[Dataset entries]
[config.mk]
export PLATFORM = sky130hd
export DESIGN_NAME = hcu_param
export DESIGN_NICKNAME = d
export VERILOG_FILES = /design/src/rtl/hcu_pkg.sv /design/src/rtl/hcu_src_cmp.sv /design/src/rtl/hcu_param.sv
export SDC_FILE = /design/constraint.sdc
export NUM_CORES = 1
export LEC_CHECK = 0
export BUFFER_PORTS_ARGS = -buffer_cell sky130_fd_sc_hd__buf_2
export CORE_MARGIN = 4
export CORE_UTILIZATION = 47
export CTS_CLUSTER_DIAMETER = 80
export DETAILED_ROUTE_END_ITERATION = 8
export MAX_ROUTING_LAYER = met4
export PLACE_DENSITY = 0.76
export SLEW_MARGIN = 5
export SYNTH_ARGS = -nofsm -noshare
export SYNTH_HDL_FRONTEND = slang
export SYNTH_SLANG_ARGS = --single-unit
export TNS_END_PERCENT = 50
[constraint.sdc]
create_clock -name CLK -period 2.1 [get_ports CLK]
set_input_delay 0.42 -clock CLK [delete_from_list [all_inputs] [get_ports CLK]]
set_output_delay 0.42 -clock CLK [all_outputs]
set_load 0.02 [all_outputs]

* * *

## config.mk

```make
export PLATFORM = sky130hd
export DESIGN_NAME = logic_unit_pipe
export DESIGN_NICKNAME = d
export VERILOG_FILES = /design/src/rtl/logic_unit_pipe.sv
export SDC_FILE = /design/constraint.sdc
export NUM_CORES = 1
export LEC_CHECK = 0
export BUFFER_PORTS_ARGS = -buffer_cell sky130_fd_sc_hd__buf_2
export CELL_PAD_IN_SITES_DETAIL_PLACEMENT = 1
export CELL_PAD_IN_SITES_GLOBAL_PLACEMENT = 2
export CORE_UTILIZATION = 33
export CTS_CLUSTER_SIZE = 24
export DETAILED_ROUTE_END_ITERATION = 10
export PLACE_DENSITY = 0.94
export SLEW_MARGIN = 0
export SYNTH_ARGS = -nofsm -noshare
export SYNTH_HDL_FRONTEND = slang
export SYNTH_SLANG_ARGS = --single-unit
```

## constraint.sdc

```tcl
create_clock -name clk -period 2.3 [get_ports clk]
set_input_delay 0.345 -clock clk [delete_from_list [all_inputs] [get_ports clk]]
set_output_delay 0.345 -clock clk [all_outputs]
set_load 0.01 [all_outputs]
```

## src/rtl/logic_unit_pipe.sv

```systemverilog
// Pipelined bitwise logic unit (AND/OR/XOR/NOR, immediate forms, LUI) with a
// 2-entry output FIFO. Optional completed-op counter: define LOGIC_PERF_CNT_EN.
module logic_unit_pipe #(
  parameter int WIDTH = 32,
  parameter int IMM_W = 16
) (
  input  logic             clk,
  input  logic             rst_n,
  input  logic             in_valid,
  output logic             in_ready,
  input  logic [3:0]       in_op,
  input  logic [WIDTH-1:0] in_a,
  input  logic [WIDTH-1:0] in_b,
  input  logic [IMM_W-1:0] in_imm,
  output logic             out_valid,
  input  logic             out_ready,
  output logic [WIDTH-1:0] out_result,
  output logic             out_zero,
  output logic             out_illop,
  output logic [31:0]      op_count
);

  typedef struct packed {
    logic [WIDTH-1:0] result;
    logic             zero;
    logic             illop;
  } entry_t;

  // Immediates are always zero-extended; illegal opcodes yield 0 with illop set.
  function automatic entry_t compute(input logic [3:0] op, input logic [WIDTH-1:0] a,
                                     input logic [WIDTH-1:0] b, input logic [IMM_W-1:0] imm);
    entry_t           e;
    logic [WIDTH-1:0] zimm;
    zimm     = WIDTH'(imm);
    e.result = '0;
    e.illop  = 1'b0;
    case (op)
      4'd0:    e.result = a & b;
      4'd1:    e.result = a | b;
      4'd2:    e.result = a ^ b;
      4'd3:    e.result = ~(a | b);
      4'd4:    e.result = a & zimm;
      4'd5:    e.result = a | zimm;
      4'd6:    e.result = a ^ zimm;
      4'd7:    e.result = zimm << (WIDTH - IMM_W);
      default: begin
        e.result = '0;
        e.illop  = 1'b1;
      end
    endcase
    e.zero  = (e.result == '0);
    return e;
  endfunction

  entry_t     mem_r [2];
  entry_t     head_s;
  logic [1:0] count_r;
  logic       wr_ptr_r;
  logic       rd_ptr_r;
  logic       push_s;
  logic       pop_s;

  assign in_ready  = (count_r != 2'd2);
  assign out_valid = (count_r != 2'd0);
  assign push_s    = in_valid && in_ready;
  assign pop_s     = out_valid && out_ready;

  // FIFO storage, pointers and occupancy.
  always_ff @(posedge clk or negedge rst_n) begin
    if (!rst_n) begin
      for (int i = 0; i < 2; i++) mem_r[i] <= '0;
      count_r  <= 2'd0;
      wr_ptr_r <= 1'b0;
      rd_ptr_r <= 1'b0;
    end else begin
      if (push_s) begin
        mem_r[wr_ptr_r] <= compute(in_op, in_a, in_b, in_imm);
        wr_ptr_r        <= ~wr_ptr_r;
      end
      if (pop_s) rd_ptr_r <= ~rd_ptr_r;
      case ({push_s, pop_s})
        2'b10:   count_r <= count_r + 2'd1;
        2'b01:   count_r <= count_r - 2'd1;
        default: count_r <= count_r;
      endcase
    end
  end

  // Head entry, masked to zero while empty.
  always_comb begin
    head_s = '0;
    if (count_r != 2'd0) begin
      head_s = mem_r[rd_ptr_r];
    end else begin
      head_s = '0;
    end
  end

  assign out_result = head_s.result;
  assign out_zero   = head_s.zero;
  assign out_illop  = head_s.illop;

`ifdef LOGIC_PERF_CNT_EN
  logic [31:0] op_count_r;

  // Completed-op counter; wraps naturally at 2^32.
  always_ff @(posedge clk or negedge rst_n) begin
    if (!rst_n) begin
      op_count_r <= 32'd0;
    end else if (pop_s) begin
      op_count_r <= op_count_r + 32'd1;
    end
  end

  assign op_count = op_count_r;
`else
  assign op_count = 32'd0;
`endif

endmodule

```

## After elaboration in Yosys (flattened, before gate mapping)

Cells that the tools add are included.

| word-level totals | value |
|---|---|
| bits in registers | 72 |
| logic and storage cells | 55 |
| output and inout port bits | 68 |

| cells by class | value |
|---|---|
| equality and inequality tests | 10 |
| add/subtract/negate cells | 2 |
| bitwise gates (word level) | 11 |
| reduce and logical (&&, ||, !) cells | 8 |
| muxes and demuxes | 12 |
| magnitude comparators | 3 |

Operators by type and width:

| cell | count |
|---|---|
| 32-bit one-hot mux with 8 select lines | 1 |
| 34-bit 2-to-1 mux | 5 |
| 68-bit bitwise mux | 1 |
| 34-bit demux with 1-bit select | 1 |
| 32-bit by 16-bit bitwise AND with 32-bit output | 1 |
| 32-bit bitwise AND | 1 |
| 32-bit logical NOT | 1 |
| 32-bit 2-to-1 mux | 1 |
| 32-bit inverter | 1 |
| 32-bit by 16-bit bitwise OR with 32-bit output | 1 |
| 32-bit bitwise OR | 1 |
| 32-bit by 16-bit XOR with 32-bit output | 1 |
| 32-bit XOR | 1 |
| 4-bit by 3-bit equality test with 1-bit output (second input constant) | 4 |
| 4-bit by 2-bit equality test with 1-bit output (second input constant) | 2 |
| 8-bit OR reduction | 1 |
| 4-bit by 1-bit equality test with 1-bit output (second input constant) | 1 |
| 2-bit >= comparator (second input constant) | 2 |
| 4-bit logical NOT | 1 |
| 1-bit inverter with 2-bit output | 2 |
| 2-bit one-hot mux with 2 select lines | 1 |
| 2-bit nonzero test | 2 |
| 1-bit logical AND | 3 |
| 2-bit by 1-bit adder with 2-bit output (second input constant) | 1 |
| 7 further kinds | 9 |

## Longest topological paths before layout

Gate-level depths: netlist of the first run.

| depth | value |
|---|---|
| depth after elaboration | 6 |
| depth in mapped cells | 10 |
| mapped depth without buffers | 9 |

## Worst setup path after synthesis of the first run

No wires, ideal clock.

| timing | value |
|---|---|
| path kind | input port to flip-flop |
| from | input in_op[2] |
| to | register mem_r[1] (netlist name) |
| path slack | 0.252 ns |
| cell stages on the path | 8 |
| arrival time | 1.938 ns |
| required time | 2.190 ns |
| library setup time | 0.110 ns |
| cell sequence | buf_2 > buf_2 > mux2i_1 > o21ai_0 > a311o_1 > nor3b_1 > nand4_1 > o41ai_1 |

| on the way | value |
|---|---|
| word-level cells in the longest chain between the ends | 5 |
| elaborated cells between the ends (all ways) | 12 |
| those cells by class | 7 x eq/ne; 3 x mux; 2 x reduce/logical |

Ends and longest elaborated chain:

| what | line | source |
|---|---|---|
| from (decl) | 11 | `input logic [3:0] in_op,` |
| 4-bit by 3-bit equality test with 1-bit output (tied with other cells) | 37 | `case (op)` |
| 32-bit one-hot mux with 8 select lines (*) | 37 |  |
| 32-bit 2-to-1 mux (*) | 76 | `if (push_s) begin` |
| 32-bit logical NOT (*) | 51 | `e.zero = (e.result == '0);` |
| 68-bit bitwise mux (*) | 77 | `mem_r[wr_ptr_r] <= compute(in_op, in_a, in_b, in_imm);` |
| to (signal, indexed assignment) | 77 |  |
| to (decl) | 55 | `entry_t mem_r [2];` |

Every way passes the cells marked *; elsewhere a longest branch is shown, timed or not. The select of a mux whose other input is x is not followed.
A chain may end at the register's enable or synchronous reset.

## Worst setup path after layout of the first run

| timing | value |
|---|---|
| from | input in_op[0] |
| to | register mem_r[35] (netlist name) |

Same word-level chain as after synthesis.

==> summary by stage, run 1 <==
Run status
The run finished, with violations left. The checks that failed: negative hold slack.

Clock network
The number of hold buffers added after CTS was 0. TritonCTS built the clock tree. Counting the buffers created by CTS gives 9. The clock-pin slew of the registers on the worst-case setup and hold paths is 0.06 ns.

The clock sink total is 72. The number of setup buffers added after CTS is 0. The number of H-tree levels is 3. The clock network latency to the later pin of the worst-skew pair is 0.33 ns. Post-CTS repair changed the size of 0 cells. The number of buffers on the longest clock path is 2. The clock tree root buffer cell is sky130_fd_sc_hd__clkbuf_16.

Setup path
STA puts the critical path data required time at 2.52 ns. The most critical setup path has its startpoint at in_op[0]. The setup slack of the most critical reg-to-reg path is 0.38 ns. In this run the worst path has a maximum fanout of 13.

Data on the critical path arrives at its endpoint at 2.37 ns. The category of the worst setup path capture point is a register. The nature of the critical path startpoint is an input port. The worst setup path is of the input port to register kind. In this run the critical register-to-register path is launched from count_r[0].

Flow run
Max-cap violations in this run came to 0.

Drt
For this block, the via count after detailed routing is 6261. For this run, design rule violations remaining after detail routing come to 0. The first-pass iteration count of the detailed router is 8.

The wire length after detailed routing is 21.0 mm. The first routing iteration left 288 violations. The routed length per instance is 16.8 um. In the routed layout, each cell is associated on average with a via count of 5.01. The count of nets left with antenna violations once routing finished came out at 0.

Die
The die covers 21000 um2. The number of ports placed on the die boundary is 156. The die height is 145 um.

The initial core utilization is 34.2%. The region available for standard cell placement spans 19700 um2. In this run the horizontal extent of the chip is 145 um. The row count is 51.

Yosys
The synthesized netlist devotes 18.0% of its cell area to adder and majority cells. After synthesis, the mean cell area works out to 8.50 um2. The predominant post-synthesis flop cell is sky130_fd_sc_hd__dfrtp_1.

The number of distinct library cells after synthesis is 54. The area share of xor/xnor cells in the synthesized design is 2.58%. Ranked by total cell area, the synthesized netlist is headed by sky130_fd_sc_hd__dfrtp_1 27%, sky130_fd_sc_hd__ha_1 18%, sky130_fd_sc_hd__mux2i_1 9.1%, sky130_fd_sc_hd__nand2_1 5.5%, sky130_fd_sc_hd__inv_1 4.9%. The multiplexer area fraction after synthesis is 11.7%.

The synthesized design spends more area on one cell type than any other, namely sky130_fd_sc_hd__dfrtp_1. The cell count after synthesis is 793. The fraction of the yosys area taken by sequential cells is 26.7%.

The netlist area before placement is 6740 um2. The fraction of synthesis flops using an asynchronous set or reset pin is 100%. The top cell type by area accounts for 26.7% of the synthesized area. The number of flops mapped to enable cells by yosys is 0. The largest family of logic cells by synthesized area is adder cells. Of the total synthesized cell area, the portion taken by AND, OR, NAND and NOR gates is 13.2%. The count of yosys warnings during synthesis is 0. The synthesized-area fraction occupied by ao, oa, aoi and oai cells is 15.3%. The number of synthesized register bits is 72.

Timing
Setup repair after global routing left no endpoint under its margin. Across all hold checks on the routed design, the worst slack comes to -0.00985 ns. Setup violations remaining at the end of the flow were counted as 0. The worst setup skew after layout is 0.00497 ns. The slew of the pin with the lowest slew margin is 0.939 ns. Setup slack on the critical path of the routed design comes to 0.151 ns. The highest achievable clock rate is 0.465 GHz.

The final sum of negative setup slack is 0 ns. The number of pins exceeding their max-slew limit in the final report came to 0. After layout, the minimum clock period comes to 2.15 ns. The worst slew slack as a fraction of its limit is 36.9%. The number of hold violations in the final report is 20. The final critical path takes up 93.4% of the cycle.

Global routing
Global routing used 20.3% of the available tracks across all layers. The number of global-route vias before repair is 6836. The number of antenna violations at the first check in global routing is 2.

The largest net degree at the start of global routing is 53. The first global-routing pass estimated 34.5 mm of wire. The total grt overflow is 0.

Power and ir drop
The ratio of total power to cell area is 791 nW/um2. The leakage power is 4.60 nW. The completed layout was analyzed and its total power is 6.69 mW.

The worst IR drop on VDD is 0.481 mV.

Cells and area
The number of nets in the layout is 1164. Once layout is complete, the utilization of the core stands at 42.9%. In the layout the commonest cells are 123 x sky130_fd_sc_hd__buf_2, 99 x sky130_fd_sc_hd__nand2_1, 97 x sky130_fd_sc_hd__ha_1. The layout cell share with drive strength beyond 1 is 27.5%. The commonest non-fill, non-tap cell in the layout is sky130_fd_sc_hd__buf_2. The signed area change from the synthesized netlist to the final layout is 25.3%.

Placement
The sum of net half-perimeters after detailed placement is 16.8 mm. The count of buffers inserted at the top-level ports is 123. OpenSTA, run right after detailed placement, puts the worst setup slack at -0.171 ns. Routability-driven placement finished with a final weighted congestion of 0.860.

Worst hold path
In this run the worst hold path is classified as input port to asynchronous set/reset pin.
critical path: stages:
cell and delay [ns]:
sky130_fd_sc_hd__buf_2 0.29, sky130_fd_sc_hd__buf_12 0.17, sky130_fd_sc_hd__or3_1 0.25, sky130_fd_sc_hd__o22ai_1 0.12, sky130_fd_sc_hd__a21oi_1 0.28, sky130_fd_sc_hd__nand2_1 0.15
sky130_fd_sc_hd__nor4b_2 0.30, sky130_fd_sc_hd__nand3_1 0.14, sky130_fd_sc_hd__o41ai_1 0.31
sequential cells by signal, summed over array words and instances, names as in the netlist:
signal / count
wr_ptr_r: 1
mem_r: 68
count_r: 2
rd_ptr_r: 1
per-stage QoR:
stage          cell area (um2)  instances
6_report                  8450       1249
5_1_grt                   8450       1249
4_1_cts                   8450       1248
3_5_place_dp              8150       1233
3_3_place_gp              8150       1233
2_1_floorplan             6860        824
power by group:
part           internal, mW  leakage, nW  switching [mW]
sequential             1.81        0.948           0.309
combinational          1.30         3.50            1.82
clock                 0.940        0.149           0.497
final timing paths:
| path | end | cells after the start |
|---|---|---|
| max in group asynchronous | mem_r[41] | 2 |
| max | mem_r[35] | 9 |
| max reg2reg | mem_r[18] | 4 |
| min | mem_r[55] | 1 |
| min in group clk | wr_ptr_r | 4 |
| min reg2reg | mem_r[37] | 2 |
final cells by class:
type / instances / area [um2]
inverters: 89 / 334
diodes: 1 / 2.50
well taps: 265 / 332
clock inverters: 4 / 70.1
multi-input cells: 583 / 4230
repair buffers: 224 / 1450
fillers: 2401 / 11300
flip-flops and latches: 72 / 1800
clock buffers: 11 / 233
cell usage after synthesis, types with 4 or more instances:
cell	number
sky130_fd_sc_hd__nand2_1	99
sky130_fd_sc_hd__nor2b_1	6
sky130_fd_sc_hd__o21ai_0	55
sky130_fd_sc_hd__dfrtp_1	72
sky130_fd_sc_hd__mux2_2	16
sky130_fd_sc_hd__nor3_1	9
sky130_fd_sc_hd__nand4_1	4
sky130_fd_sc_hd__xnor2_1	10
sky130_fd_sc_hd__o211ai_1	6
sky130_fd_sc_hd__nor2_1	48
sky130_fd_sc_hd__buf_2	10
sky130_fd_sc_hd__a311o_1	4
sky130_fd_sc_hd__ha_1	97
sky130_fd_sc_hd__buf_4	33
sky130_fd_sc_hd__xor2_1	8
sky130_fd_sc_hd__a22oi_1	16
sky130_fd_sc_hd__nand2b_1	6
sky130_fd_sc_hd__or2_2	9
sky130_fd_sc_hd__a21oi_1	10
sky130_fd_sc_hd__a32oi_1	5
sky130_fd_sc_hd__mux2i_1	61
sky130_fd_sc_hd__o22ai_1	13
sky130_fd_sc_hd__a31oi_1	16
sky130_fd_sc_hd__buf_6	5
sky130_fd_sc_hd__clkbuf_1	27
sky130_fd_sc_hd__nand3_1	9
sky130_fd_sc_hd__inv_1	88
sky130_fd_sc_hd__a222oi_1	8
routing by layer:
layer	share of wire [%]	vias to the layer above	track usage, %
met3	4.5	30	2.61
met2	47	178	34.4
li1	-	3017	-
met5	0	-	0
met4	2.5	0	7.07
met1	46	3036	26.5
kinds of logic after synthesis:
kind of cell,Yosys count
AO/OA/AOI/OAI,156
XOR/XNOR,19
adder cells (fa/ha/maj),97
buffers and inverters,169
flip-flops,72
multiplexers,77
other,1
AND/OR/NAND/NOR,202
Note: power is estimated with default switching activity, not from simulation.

What the exercise asks — Set down, from the entries above, exactly the lines from the one with "mem_r[1] (netlist name) |" up to and including the one with "select lines (*)", and no other lines.

Response to the task —
| to | register mem_r[1] (netlist name) |
| path slack | 0.252 ns |
| cell stages on the path | 8 |
| arrival time | 1.938 ns |
| required time | 2.190 ns |
| library setup time | 0.110 ns |
| cell sequence | buf_2 > buf_2 > mux2i_1 > o21ai_0 > a311o_1 > nor3b_1 > nand4_1 > o41ai_1 |

| on the way | value |
|---|---|
| word-level cells in the longest chain between the ends | 5 |
| elaborated cells between the ends (all ways) | 12 |
| those cells by class | 7 x eq/ne; 3 x mux; 2 x reduce/logical |

Ends and longest elaborated chain:

| what | line | source |
|---|---|---|
| from (decl) | 11 | `input logic [3:0] in_op,` |
| 4-bit by 3-bit equality test with 1-bit output (tied with other cells) | 37 | `case (op)` |
| 32-bit one-hot mux with 8 select lines (*) | 37 |  |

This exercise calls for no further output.